## src/rtl/core/pic_pkg.sv

```systemverilog
package pic_pkg;

   localparam int NUM_SOURCES_DEF   = 128;
   localparam int NUM_HARTS_DEF     = 4;
   localparam int PRIORITY_BITS_DEF = 3;

   localparam logic [1:0] OP_READ  = 2'd0;
   localparam logic [1:0] OP_WRITE = 2'd1;
   localparam logic [1:0] OP_RAISE = 2'd2;

   localparam logic [21:0] PENDING_BASE  = 22'h001000;
   localparam logic [21:0] ENABLE_BASE   = 22'h002000;
   localparam logic [21:0] CTX_BASE      = 22'h200000;
   localparam int          ENABLE_STRIDE = 'h80;
   localparam int          CTX_STRIDE    = 'h1000;
   localparam int          MAX_LINES     = 8;

endpackage

```

## src/rtl/core/pic_ram.sv

```systemverilog
module pic_ram #(
   parameter int WIDTH = 8,
   parameter int DEPTH = 16
) (
   input  logic                     clock,
   input  logic                     wr_en,
   input  logic [$clog2(DEPTH)-1:0] wr_addr,
   input  logic [WIDTH-1:0]         wr_data,
   input  logic [$clog2(DEPTH)-1:0] rd_addr,
   output logic [WIDTH-1:0]         rd_data
);

   logic [WIDTH-1:0] mem [DEPTH];

   // one write port, registered read
   always_ff @(posedge clock) begin
      if (wr_en) begin
         mem[wr_addr] <= wr_data;
      end
      rd_data <= mem[rd_addr];
   end

endmodule

```

## src/rtl/core/platform_interrupt_controller_unit.sv

```systemverilog
// Platform-level interrupt controller with the standard PLIC register map
// (priority at 4*source, pending words at 0x1000, enables at 0x2000+ctx*0x80,
// threshold at 0x200000+ctx*0x1000, claim/complete at threshold+4). Per-source
// state (priority, pending, in-service) lives in one synchronous RAM, one
// entry per source; enable words live in a second RAM. One item is taken at a
// time. After reset a clearing pass over max(NUM_SOURCES, 2*NUM_HARTS*NWORDS)
// entries zeroes the stores; no item is accepted during it. Each item then
// passes the access states ST_ACC and ST_ACC2, a full rescan of all sources
// for every context to refresh the interrupt lines, and ST_DONE to load the
// result; the rescan reads the sources in turn through the one read port of
// the source RAM. A claim read first scans its own context, retires the
// claim and then rescans every context. A pending-word read first gathers
// the pending bits of its word. The result sits in an output register, so
// the next item is accepted while it waits; a result that is still not taken
// holds the following item in ST_DONE.
module platform_interrupt_controller_unit #(
   parameter int NUM_SOURCES   = pic_pkg::NUM_SOURCES_DEF,
   parameter int NUM_HARTS     = pic_pkg::NUM_HARTS_DEF,
   parameter int PRIORITY_BITS = pic_pkg::PRIORITY_BITS_DEF
) (
   input  logic        clock,
   input  logic        reset,
   input  logic        req_valid,
   output logic        req_ready,
   input  logic [1:0]  req_operation,
   input  logic [21:0] req_offset,
   input  logic [31:0] req_write_data,
   input  logic [6:0]  req_source,
   output logic        rsp_valid,
   input  logic        rsp_ready,
   output logic [31:0] rsp_read_data,
   output logic [7:0]  rsp_irq_lines,
   output logic        rsp_access_error
);

   localparam int NCTX     = 2 * NUM_HARTS;
   localparam int NWORDS   = (NUM_SOURCES + 31) / 32;
   localparam int SW       = $clog2(NUM_SOURCES);
   localparam int CXW      = $clog2(NCTX);
   localparam int EDEPTH   = NCTX * NWORDS;
   localparam int EAW      = $clog2(EDEPTH);
   localparam int CLR_LAST = ((NUM_SOURCES > EDEPTH) ? NUM_SOURCES : EDEPTH) - 1;
   localparam int PB       = PRIORITY_BITS;
   localparam int SEW      = PB + 2;
   localparam int NL       = (NCTX < pic_pkg::MAX_LINES) ? NCTX : pic_pkg::MAX_LINES;
   localparam logic [PB-1:0] PMAX = {PB{1'b1}};

   // state codes
   localparam logic [3:0] ST_CLEAR = 4'd0;
   localparam logic [3:0] ST_IDLE  = 4'd1;
   localparam logic [3:0] ST_ACC   = 4'd2;
   localparam logic [3:0] ST_ACC2  = 4'd3;
   localparam logic [3:0] ST_PEND  = 4'd4;
   localparam logic [3:0] ST_SCAN  = 4'd5;
   localparam logic [3:0] ST_CLAIM = 4'd6;
   localparam logic [3:0] ST_DONE  = 4'd7;

   // source entry: {in_service, pending, priority}
   logic           s_we;
   logic [SW-1:0]  s_waddr, s_raddr;
   logic [SEW-1:0] s_wdata, s_rdata;
   logic           e_we;
   logic [EAW-1:0] e_waddr, e_raddr;
   logic [31:0]    e_wdata, e_rdata;

   pic_ram #(.WIDTH(SEW), .DEPTH(NUM_SOURCES)) u_src_ram (
      .clock(clock), .wr_en(s_we), .wr_addr(s_waddr), .wr_data(s_wdata),
      .rd_addr(s_raddr), .rd_data(s_rdata));

   pic_ram #(.WIDTH(32), .DEPTH(EDEPTH)) u_en_ram (
      .clock(clock), .wr_en(e_we), .wr_addr(e_waddr), .wr_data(e_wdata),
      .rd_addr(e_raddr), .rd_data(e_rdata));

   logic [3:0]     state_ff, state_in;
   logic [SW:0]    cnt_ff, cnt_in;       // source index during sweeps
   logic [CXW-1:0] ctx_ff, ctx_in;       // context under scan
   logic [1:0]     op_ff;
   logic [21:0]    off_ff;
   logic [31:0]    wd_ff;
   logic [6:0]     src_ff;
   logic [31:0]    rd_ff, rd_in;
   logic           err_ff, err_in;
   logic [7:0]     lines_ff, lines_in;
   logic [SW-1:0]  best_ff, best_in;
   logic [PB-1:0]  bestp_ff, bestp_in;
   logic [SEW-1:0] best_ent_ff, best_ent_in;
   logic           claim_ff, claim_in;    // this item is a claim read
   logic [CXW-1:0] cctx_ff, cctx_in;      // context that claims
   logic           ovalid_ff, ovalid_in;
   logic [31:0]    ord_ff, ord_in;
   logic [7:0]     olines_ff, olines_in;
   logic           oerr_ff, oerr_in;
   logic [PB-1:0]  thr_ff [NCTX];
   logic [PB-1:0]  thr_in [NCTX];

   // address decode of the held item
   logic [21:0] rel_e, rel_c;
   logic [21:0] e_ctx_w, c_ctx_w;
   logic [21:0] e_word_w, c_r;
   logic        aligned;
   logic        in_prio, in_pend, in_en, is_prio_ok, is_pend_ok, is_en_ok;
   logic        is_thr, is_claim, ctx_ok_c;
   logic [21:0] p_src, p_word;
   logic [PB-1:0] sat_wd;
   logic [31:0] wmask;
   logic [EAW-1:0] en_addr_acc;
   logic [SW:0] pend_start, pend_end;

   always_comb begin
      rel_e    = off_ff - pic_pkg::ENABLE_BASE;
      rel_c    = off_ff - pic_pkg::CTX_BASE;
      e_ctx_w  = 22'(rel_e / pic_pkg::ENABLE_STRIDE);
      e_word_w = 22'((rel_e % pic_pkg::ENABLE_STRIDE) >> 2);
      c_ctx_w  = 22'(rel_c / pic_pkg::CTX_STRIDE);
      c_r      = 22'(rel_c % pic_pkg::CTX_STRIDE);
      p_src    = off_ff >> 2;
      p_word   = (off_ff - pic_pkg::PENDING_BASE) >> 2;
      aligned  = (off_ff[1:0] == 2'b00);
      in_prio  = off_ff < pic_pkg::PENDING_BASE;
      in_pend  = !in_prio && off_ff < pic_pkg::ENABLE_BASE;
      in_en    = !in_prio && !in_pend && off_ff < pic_pkg::CTX_BASE;
      is_prio_ok = in_prio && p_src < 22'(NUM_SOURCES);
      is_pend_ok = in_pend && p_word < 22'(NWORDS);
      is_en_ok   = in_en && e_ctx_w < 22'(NCTX) && e_word_w < 22'(NWORDS);
      ctx_ok_c   = !in_prio && !in_pend && !in_en && c_ctx_w < 22'(NCTX);
      is_thr     = ctx_ok_c && c_r == 22'd0;
      is_claim   = ctx_ok_c && c_r == 22'd4;
      sat_wd   = (wd_ff > 32'(PMAX)) ? PMAX : wd_ff[PB-1:0];
      // enable bits exist for sources 1..NUM_SOURCES-1 only
      for (int b = 0; b < 32; b++) begin
         wmask[b] = (int'(e_word_w) * 32 + b >= 1) &&
                    (int'(e_word_w) * 32 + b < NUM_SOURCES);
      end
      en_addr_acc = EAW'(int'(e_ctx_w) * NWORDS + int'(e_word_w));
      pend_start  = (SW+1)'(int'(p_word) * 32);
      pend_end    = (SW+1)'(int'(p_word) * 32 + 32);
   end

   // scan enable bit selection
   logic [EAW-1:0] scan_eaddr;
   logic [SW-1:0]  scan_src;
   logic [SW-1:0]  prev_src;
   logic           scan_en_bit;
   logic           cand;
   always_comb begin
      scan_src    = cnt_ff[SW-1:0];
      prev_src    = scan_src - SW'(1);
      scan_eaddr  = EAW'(int'(ctx_ff) * NWORDS + int'(scan_src >> 5));
      scan_en_bit = e_rdata[prev_src[4:0]];
      cand = s_rdata[PB] && scan_en_bit && (s_rdata[PB-1:0] > bestp_ff) &&
             (prev_src != '0);
   end

   always_comb begin
      state_in = state_ff; cnt_in = cnt_ff; ctx_in = ctx_ff;
      rd_in = rd_ff; err_in = err_ff; lines_in = lines_ff;
      best_in = best_ff; bestp_in = bestp_ff; best_ent_in = best_ent_ff;
      claim_in = claim_ff; cctx_in = cctx_ff;
      ovalid_in = ovalid_ff && !rsp_ready;
      ord_in = ord_ff; olines_in = olines_ff; oerr_in = oerr_ff;
      thr_in = thr_ff;
      s_we = 1'b0; s_waddr = '0; s_wdata = '0; s_raddr = '0;
      e_we = 1'b0; e_waddr = '0; e_wdata = '0; e_raddr = '0;
      req_ready = (state_ff == ST_IDLE);
      unique case (state_ff)
         ST_CLEAR: begin
            // zero both stores and thresholds
            s_we = (cnt_ff < (SW+1)'(NUM_SOURCES)); s_waddr = cnt_ff[SW-1:0];
            e_we = (cnt_ff < (SW+1)'(EDEPTH)); e_waddr = EAW'(cnt_ff);
            for (int c = 0; c < NCTX; c++) thr_in[c] = '0;
            cnt_in = cnt_ff + 1'b1;
            if (cnt_ff == (SW+1)'(CLR_LAST)) begin
               cnt_in = '0; state_in = ST_IDLE;
            end
         end
         ST_IDLE: begin
            rd_in = '0; err_in = 1'b0; claim_in = 1'b0;
            if (req_valid) begin
               state_in = ST_ACC;
            end
         end
         ST_ACC: begin
            // source entry read for raise/priority/complete; enable word read
            s_raddr = (op_ff == pic_pkg::OP_RAISE) ? SW'(src_ff) : p_src[SW-1:0];
            state_in = ST_ACC2;
            if (op_ff == pic_pkg::OP_WRITE && is_claim) begin
               s_raddr = SW'(wd_ff);
            end
            e_raddr = en_addr_acc;
         end
         ST_ACC2: begin
            cnt_in = '0; ctx_in = '0; state_in = ST_SCAN;
            best_in = '0; lines_in = '0;
            bestp_in = thr_ff[0];
            if (op_ff == pic_pkg::OP_RAISE) begin
               if (src_ff != 7'd0 && int'(src_ff) < NUM_SOURCES && !s_rdata[PB+1]) begin
                  s_we = 1'b1; s_waddr = SW'(src_ff);
                  s_wdata = {s_rdata[PB+1], 1'b1, s_rdata[PB-1:0]};
               end
            end else if (op_ff == pic_pkg::OP_READ || op_ff == pic_pkg::OP_WRITE) begin
               if (!aligned) begin
                  err_in = 1'b1;
               end else if (in_prio) begin
                  if (!is_prio_ok) err_in = 1'b1;
                  else if (p_src != 22'd0) begin
                     if (op_ff == pic_pkg::OP_WRITE) begin
                        s_we = 1'b1; s_waddr = p_src[SW-1:0];
                        s_wdata = {s_rdata[PB+1:PB], sat_wd};
                     end else begin
                        rd_in = 32'(s_rdata[PB-1:0]);
                     end
                  end
               end else if (in_pend) begin
                  if (!is_pend_ok) err_in = 1'b1;
                  else if (op_ff == pic_pkg::OP_READ) begin
                     state_in = ST_PEND;
                     cnt_in = pend_start;
                     rd_in = '0;
                  end
               end else if (in_en) begin
                  if (!is_en_ok) err_in = 1'b1;
                  else if (op_ff == pic_pkg::OP_WRITE) begin
                     e_we = 1'b1; e_waddr = en_addr_acc; e_wdata = wd_ff & wmask;
                  end else begin
                     rd_in = e_rdata;
                  end
               end else if (!ctx_ok_c) begin
                  err_in = 1'b1;
               end else if (is_thr) begin
                  if (op_ff == pic_pkg::OP_WRITE) begin
                     thr_in[c_ctx_w[CXW-1:0]] = sat_wd;
                     if (c_ctx_w == 22'd0) bestp_in = sat_wd;
                  end else begin
                     rd_in = 32'(thr_ff[c_ctx_w[CXW-1:0]]);
                  end
               end else if (is_claim) begin
                  if (op_ff == pic_pkg::OP_WRITE) begin
                     if (wd_ff >= 32'd1 && wd_ff < 32'(NUM_SOURCES)) begin
                        s_we = 1'b1; s_waddr = SW'(wd_ff);
                        s_wdata = {1'b0, s_rdata[PB:0]};
                     end
                  end else begin
                     // scan the claiming context first
                     claim_in = 1'b1; cctx_in = c_ctx_w[CXW-1:0];
                     ctx_in = c_ctx_w[CXW-1:0];
                     bestp_in = thr_ff[c_ctx_w[CXW-1:0]];
                  end
               end else begin
                  err_in = 1'b1;
               end
            end
         end
         ST_PEND: begin
            // one source per cycle into the pending word; cnt leads by one
            s_raddr = scan_src;
            cnt_in = cnt_ff + 1'b1;
            if (cnt_ff != pend_start && prev_src != '0) begin
               rd_in[prev_src[4:0]] = s_rdata[PB];
            end
            if (cnt_ff == pend_end || cnt_ff == (SW+1)'(NUM_SOURCES)) begin
               state_in = ST_SCAN; cnt_in = '0; ctx_in = '0;
               best_in = '0; bestp_in = thr_ff[0];
            end
         end
         ST_SCAN: begin
            // read source cnt, evaluate source cnt-1
            s_raddr = scan_src; e_raddr = scan_eaddr;
            cnt_in = cnt_ff + 1'b1;
            if (cnt_ff != '0 && cand) begin
               best_in = prev_src; bestp_in = s_rdata[PB-1:0]; best_ent_in = s_rdata;
            end
            if (cnt_ff == (SW+1)'(NUM_SOURCES)) begin
               cnt_in = '0;
               if (claim_ff && ctx_ff == cctx_ff) begin
                  state_in = ST_CLAIM;
               end else begin
                  if (best_in != '0 && int'(ctx_ff) < NL) lines_in[3'(ctx_ff)] = 1'b1;
                  best_in = '0;
                  if (ctx_ff == CXW'(NCTX - 1)) begin
                     state_in = ST_DONE;
                  end else begin
                     ctx_in = ctx_ff + 1'b1;
                     bestp_in = thr_ff[ctx_ff + 1'b1];
                  end
               end
            end
         end
         ST_CLAIM: begin
            // retire the claim, then rescan every context
            rd_in = 32'(best_ff); claim_in = 1'b0;
            if (best_ff != '0) begin
               s_we = 1'b1; s_waddr = best_ff;
               s_wdata = {1'b1, 1'b0, best_ent_ff[PB-1:0]};
            end
            best_in = '0; ctx_in = '0; bestp_in = thr_ff[0]; cnt_in = '0;
            state_in = ST_SCAN;
         end
         ST_DONE: begin
            if (!ovalid_ff || rsp_ready) begin
               ovalid_in = 1'b1; ord_in = rd_ff; olines_in = lines_ff; oerr_in = err_ff;
               state_in = ST_IDLE;
            end
         end
         default: state_in = ST_IDLE;
      endcase
   end

   always_ff @(posedge clock) begin
      if (reset) begin
         state_ff <= ST_CLEAR; cnt_ff <= '0; ctx_ff <= '0; ovalid_ff <= 1'b0;
         claim_ff <= 1'b0; err_ff <= 1'b0; lines_ff <= '0;
         for (int c = 0; c < NCTX; c++) thr_ff[c] <= '0;
      end else begin
         state_ff <= state_in; cnt_ff <= cnt_in; ctx_ff <= ctx_in;
         ovalid_ff <= ovalid_in; claim_ff <= claim_in; err_ff <= err_in;
         lines_ff <= lines_in; thr_ff <= thr_in;
      end
   end

   always_ff @(posedge clock) begin
      rd_ff <= rd_in; best_ff <= best_in; bestp_ff <= bestp_in;
      best_ent_ff <= best_ent_in; cctx_ff <= cctx_in;
      ord_ff <= ord_in; olines_ff <= olines_in; oerr_ff <= oerr_in;
      if (state_ff == ST_IDLE && req_valid) begin
         op_ff <= req_operation; off_ff <= req_offset;
         wd_ff <= req_write_data; src_ff <= req_source;
      end
   end

   assign rsp_valid        = ovalid_ff;
   assign rsp_read_data    = ord_ff;
   assign rsp_irq_lines    = olines_ff;
   assign rsp_access_error = oerr_ff;

`ifndef SYNTHESIS
   a_no_accept_in_clear: assert property (@(posedge clock) disable iff (reset)
      state_ff == ST_CLEAR |-> !req_ready) else $error("item taken during clear");
   a_out_hold: assert property (@(posedge clock) disable iff (reset)
      rsp_valid && !rsp_ready |=> rsp_valid && $stable(rsp_read_data))
      else $error("result dropped");
   a_claim_ctx: assert property (@(posedge clock) disable iff (reset)
      state_ff == ST_CLAIM |-> ctx_ff == cctx_ff) else $error("claim on wrong context");
   a_err_no_data: assert property (@(posedge clock) disable iff (reset)
      rsp_valid && rsp_access_error |-> rsp_read_data == '0)
      else $error("error with data");
`endif

endmodule
```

THE PROBLEM: Show the lines from the data above that contain the string "during".

FINAL ANSWER:
// entries zeroes the stores; no item is accepted during it. Each item then
   logic [SW:0]    cnt_ff, cnt_in;       // source index during sweeps
      state_ff == ST_CLEAR |-> !req_ready) else $error("item taken during clear");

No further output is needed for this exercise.